**ACTIVITY:** Begin with the line where "Number of instances" appears. Set down that line and the rest of the records below it exactly as given.

Collected data:
Setup of job 7853:
Design fifo, start of the top module:
module fifo#(parameter DEPTH = 16,
             parameter WIDTH = 16)(
  	input logic clk,
  	input logic rst,
  	input logic push_i,
    input logic [WIDTH-1:0] push_data_i,
  	input logic pop_i,
    output logic [WIDTH-1:0] pop_data_i,
    output logic fifo_full,
    output logic fifo_empty);
Size in the first run: roughly 800 cells after synthesis, about 280 flip-flops, roughly 38 I/O pins.
clock: 4.1 ns
lec_check: 0
abc_area: 0
cap_margin: 20
core_aspect_ratio: 1.91
core_margin: 2
core_utilization: 18
gpl_routability_driven: 1
gpl_timing_driven: 1
place_density_lb_addon: 0.03
setup_slack_margin: 0.86
slew_margin: 35
run.sh (not shown) runs the stock make flow with config.mk's settings and CLKGATE_MAP_FILE=.
[inputs] job 6445 vs job 7853
Settings: GPL_ROUTABILITY_DRIVEN: 1 -> unset; CORE_UTILIZATION: 18 -> 72; CTS_CLUSTER_SIZE: unset -> 30; CORE_ASPECT_RATIO: 1.91 -> unset; SETUP_SLACK_MARGIN: 0.86 -> unset; PLACE_DENSITY_LB_ADDON: 0.03 -> unset; ABC_AREA: 0 -> unset; GPL_TIMING_DRIVEN: 1 -> unset; SLEW_MARGIN: 35 -> 20; the clock period (ns, I/O delays scaled along): 4.1 -> 1.94.
==> results <==
[flow] job 6445 | stages: complete | final checks: fail | reason: setup timing
In job 6445, placed cell count is lower than in job 7853.
Taking job 7853 as the reference, in job 6445 total power climbed 7.8 mW, initial antenna violation count -3, sequential share of layout area -2.8 points.
Number of instances resized during post-cts repair: job 6445 vs job 7853 up 54
When job 6445 is set beside job 7853, its total die size turns out to be about 70% smaller.
Proportion of power drawn by combinational gates (job 6445 over job 7853): increase, 3.7 points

**ANSWER:**
Number of instances resized during post-cts repair: job 6445 vs job 7853 up 54
When job 6445 is set beside job 7853, its total die size turns out to be about 70% smaller.
Proportion of power drawn by combinational gates (job 6445 over job 7853): increase, 3.7 points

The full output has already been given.